- [TO DO]
Locate the line that contains "drain_cnt <= (state" in the entries below, then repeat it and every following line through the line that contains "module sprite_blitter_flat import", exactly, and no others.

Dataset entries
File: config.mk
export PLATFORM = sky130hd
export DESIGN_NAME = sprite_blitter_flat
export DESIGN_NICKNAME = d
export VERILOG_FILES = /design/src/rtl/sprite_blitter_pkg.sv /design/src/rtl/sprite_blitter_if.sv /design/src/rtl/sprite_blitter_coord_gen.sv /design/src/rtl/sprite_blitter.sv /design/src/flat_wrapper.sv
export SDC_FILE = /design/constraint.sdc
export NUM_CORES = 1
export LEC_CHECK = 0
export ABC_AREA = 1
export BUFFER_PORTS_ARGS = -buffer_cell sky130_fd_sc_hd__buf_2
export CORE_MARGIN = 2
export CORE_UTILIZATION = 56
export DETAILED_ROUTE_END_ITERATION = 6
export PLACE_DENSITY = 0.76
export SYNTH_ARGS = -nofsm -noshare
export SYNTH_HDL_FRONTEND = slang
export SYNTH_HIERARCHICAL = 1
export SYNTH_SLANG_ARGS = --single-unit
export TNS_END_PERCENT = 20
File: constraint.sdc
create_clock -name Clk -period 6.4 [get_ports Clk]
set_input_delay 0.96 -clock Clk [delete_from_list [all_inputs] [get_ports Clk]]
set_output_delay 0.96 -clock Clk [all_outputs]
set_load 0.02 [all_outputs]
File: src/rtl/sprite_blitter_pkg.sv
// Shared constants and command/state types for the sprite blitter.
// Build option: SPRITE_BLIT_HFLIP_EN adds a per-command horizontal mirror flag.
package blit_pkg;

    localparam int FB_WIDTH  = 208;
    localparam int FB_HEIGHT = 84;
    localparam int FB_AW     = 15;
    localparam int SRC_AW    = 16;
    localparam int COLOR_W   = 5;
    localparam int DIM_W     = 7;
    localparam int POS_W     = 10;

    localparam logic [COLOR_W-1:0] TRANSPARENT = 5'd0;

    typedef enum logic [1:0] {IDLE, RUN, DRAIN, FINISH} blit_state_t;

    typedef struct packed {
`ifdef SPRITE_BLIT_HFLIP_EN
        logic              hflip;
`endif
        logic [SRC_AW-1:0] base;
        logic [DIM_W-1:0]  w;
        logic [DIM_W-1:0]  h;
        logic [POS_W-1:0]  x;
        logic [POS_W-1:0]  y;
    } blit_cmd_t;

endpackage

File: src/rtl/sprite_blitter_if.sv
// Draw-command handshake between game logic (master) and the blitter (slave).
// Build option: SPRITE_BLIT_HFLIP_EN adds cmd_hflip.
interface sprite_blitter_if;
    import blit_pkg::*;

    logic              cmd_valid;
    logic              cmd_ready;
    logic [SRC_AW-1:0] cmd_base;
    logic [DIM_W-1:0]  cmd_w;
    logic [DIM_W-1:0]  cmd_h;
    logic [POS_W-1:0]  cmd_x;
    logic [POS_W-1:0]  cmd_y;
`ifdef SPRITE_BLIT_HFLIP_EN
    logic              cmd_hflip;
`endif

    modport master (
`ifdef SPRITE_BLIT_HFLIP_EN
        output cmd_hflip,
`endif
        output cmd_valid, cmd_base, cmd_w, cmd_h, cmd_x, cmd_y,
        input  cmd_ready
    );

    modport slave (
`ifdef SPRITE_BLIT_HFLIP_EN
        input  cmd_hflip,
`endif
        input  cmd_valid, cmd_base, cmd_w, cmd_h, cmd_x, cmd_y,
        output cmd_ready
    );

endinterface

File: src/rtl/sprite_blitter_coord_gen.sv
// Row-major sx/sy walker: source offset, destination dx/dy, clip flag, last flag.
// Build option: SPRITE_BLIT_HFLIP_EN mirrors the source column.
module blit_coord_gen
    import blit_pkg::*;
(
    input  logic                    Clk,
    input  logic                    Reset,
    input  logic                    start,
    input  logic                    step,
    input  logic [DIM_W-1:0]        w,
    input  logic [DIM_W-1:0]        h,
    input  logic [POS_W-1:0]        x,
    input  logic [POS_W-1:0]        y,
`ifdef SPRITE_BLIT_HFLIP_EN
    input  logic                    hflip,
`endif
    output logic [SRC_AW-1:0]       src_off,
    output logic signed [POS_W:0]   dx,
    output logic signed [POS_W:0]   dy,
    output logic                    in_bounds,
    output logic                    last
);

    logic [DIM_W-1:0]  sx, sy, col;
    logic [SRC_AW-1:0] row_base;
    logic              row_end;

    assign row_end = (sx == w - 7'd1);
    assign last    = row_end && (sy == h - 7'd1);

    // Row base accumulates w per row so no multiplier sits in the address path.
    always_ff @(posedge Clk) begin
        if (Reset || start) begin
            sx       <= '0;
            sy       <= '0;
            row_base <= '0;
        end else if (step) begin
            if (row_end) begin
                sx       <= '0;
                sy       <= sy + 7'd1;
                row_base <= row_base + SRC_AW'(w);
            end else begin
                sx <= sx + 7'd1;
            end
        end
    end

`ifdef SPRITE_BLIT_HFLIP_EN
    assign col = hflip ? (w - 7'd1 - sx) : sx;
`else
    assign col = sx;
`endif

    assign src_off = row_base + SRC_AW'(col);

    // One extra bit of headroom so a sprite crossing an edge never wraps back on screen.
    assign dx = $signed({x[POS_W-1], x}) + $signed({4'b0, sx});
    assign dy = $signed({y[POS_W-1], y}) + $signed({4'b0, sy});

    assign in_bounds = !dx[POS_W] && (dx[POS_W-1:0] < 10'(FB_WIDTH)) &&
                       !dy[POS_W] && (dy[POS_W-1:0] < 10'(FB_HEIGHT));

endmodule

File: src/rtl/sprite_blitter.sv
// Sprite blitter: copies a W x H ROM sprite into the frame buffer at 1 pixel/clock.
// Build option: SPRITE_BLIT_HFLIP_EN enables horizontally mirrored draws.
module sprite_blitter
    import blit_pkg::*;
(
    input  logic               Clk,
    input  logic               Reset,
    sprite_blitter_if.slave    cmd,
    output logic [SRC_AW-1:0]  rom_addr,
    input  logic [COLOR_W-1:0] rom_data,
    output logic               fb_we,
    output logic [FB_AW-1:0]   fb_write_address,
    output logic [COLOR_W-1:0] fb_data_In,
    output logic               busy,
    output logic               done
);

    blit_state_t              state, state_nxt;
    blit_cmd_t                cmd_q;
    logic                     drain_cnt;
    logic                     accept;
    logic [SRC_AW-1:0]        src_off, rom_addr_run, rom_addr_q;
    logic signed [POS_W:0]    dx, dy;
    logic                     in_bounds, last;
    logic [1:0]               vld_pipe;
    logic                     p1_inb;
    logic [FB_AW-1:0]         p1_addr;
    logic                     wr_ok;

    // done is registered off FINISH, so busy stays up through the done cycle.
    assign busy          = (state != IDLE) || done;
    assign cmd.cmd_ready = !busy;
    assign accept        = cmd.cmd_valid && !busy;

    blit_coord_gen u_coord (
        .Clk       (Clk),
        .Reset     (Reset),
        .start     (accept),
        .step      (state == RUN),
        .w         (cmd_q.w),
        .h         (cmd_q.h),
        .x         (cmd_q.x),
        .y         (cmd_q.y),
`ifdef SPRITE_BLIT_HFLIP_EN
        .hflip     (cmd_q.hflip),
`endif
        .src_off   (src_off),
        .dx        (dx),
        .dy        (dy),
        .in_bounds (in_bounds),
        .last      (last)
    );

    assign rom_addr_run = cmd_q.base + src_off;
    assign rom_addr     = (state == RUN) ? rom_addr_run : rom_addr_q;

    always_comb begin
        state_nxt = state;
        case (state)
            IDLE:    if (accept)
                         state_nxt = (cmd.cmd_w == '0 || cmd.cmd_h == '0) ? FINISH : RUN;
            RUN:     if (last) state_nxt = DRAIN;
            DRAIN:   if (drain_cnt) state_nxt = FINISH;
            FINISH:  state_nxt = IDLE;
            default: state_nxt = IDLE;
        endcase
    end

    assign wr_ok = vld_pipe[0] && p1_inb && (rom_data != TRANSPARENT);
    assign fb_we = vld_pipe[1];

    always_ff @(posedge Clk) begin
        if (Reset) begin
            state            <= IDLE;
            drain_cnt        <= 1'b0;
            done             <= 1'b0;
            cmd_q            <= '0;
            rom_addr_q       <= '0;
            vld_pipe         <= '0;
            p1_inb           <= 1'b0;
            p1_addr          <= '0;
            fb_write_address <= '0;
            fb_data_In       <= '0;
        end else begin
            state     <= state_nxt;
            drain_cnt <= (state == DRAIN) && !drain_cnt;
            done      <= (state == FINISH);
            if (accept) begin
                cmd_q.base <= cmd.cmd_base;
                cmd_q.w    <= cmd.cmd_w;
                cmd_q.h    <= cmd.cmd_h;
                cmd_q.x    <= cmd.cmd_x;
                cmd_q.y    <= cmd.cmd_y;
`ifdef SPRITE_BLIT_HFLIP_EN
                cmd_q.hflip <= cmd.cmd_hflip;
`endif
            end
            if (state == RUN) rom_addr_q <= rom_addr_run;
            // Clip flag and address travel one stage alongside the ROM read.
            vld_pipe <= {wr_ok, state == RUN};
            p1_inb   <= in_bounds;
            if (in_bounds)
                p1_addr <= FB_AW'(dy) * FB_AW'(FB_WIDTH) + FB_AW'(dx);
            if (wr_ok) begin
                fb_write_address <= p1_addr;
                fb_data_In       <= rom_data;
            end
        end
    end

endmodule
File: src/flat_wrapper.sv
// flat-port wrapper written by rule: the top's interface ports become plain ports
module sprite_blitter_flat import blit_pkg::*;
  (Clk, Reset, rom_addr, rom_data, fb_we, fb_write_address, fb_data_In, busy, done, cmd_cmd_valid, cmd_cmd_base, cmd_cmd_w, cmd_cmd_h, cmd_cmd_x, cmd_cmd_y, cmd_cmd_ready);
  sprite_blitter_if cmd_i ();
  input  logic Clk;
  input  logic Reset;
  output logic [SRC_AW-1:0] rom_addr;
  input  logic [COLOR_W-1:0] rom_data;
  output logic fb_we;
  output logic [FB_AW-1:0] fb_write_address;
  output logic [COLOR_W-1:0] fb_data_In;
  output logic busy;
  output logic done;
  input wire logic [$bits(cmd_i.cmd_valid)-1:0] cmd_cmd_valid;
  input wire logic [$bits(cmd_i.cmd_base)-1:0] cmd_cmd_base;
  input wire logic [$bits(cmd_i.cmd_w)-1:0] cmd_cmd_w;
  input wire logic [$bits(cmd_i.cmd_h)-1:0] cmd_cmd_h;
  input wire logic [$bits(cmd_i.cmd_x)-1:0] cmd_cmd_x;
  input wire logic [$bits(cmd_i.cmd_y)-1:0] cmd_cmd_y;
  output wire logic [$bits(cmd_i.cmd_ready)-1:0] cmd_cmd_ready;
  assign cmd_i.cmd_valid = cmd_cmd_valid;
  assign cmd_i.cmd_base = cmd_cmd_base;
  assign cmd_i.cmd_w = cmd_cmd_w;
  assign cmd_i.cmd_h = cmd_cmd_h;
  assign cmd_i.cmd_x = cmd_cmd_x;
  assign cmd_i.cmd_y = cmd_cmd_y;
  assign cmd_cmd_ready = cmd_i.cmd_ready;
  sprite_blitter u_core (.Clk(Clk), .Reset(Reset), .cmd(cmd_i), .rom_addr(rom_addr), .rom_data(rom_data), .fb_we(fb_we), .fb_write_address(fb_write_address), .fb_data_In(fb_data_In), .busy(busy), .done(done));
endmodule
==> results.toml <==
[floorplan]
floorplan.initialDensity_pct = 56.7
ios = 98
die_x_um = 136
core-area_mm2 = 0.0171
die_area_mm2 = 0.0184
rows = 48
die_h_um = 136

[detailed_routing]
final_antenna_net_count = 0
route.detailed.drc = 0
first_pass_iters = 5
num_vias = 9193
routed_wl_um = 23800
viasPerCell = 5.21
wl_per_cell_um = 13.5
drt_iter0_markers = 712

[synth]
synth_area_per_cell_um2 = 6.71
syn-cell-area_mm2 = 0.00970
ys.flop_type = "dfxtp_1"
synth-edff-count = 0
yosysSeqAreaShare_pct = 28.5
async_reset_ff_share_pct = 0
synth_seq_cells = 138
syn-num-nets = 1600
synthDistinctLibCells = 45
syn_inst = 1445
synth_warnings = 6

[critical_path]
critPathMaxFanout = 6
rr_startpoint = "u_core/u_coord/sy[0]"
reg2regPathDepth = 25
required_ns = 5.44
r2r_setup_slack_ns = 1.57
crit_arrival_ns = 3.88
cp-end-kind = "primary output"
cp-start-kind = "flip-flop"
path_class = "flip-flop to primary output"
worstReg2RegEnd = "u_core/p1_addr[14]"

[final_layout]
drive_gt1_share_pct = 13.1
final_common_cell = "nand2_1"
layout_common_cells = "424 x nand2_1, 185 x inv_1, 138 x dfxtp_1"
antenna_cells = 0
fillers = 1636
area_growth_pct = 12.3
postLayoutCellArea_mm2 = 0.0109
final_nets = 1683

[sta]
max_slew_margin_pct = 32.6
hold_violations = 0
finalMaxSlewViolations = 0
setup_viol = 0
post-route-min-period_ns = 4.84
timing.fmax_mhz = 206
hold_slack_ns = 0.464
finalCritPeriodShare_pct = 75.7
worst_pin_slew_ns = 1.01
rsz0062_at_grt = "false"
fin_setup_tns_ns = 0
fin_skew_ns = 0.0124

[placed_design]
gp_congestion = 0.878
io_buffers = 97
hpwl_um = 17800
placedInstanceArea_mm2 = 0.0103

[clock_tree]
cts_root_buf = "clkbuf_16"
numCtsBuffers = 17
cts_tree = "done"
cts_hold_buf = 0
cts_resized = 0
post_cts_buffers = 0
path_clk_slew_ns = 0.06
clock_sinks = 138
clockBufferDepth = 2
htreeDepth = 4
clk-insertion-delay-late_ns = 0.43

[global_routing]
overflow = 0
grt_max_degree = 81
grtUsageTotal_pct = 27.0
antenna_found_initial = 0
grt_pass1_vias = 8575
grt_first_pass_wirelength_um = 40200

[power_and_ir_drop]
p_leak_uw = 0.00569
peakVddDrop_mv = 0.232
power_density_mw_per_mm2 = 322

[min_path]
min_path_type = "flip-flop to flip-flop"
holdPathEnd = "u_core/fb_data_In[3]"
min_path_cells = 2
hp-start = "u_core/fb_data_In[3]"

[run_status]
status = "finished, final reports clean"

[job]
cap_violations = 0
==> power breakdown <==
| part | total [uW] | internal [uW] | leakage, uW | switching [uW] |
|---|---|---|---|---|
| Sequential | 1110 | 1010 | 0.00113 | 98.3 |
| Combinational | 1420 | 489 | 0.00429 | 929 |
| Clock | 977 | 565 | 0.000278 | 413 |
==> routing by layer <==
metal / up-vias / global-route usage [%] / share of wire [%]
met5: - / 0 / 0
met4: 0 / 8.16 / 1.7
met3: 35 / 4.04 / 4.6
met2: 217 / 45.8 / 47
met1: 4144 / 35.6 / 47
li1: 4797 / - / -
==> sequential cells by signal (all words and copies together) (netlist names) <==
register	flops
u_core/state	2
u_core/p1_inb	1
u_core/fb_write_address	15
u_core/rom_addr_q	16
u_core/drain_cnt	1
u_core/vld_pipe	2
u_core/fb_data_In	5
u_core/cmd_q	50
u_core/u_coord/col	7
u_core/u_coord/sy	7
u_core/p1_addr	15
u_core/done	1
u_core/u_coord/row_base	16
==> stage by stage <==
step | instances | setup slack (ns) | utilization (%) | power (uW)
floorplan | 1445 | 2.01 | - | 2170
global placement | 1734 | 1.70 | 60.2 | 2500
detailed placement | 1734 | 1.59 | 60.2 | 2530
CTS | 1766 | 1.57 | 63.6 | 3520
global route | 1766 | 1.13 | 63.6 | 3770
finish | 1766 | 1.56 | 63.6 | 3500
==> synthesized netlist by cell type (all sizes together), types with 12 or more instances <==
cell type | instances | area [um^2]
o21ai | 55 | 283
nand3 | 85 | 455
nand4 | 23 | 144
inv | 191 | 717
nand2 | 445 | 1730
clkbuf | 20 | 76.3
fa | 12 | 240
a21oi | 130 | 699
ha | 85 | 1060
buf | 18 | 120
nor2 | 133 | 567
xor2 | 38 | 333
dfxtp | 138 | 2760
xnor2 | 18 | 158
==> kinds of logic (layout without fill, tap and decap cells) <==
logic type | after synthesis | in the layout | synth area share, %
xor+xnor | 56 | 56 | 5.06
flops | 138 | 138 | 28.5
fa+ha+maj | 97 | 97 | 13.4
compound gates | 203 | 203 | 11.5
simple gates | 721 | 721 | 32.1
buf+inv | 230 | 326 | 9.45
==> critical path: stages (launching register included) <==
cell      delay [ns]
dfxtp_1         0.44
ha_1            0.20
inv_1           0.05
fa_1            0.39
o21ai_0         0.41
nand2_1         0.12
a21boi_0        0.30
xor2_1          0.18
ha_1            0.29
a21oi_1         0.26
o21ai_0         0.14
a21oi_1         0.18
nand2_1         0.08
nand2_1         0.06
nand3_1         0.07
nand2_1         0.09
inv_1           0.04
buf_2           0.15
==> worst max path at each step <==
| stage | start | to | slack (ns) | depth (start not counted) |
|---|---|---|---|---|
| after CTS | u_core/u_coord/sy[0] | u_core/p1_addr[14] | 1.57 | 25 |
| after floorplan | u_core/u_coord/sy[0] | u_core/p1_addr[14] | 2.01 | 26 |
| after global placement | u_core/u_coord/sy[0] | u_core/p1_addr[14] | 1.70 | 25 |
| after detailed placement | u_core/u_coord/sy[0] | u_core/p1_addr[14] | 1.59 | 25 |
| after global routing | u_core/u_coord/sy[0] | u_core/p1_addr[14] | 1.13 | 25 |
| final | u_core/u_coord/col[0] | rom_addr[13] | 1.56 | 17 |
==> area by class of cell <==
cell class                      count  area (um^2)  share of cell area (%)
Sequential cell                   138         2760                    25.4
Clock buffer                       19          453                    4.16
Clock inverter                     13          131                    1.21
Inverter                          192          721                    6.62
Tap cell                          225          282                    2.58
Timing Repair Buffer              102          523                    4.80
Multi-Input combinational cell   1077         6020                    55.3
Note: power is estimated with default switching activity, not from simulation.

- [ANSWER]
            drain_cnt <= (state == DRAIN) && !drain_cnt;
            done      <= (state == FINISH);
            if (accept) begin
                cmd_q.base <= cmd.cmd_base;
                cmd_q.w    <= cmd.cmd_w;
                cmd_q.h    <= cmd.cmd_h;
                cmd_q.x    <= cmd.cmd_x;
                cmd_q.y    <= cmd.cmd_y;
`ifdef SPRITE_BLIT_HFLIP_EN
                cmd_q.hflip <= cmd.cmd_hflip;
`endif
            end
            if (state == RUN) rom_addr_q <= rom_addr_run;
            // Clip flag and address travel one stage alongside the ROM read.
            vld_pipe <= {wr_ok, state == RUN};
            p1_inb   <= in_bounds;
            if (in_bounds)
                p1_addr <= FB_AW'(dy) * FB_AW'(FB_WIDTH) + FB_AW'(dx);
            if (wr_ok) begin
                fb_write_address <= p1_addr;
                fb_data_In       <= rom_data;
            end
        end
    end

endmodule
File: src/flat_wrapper.sv
// flat-port wrapper written by rule: the top's interface ports become plain ports
module sprite_blitter_flat import blit_pkg::*;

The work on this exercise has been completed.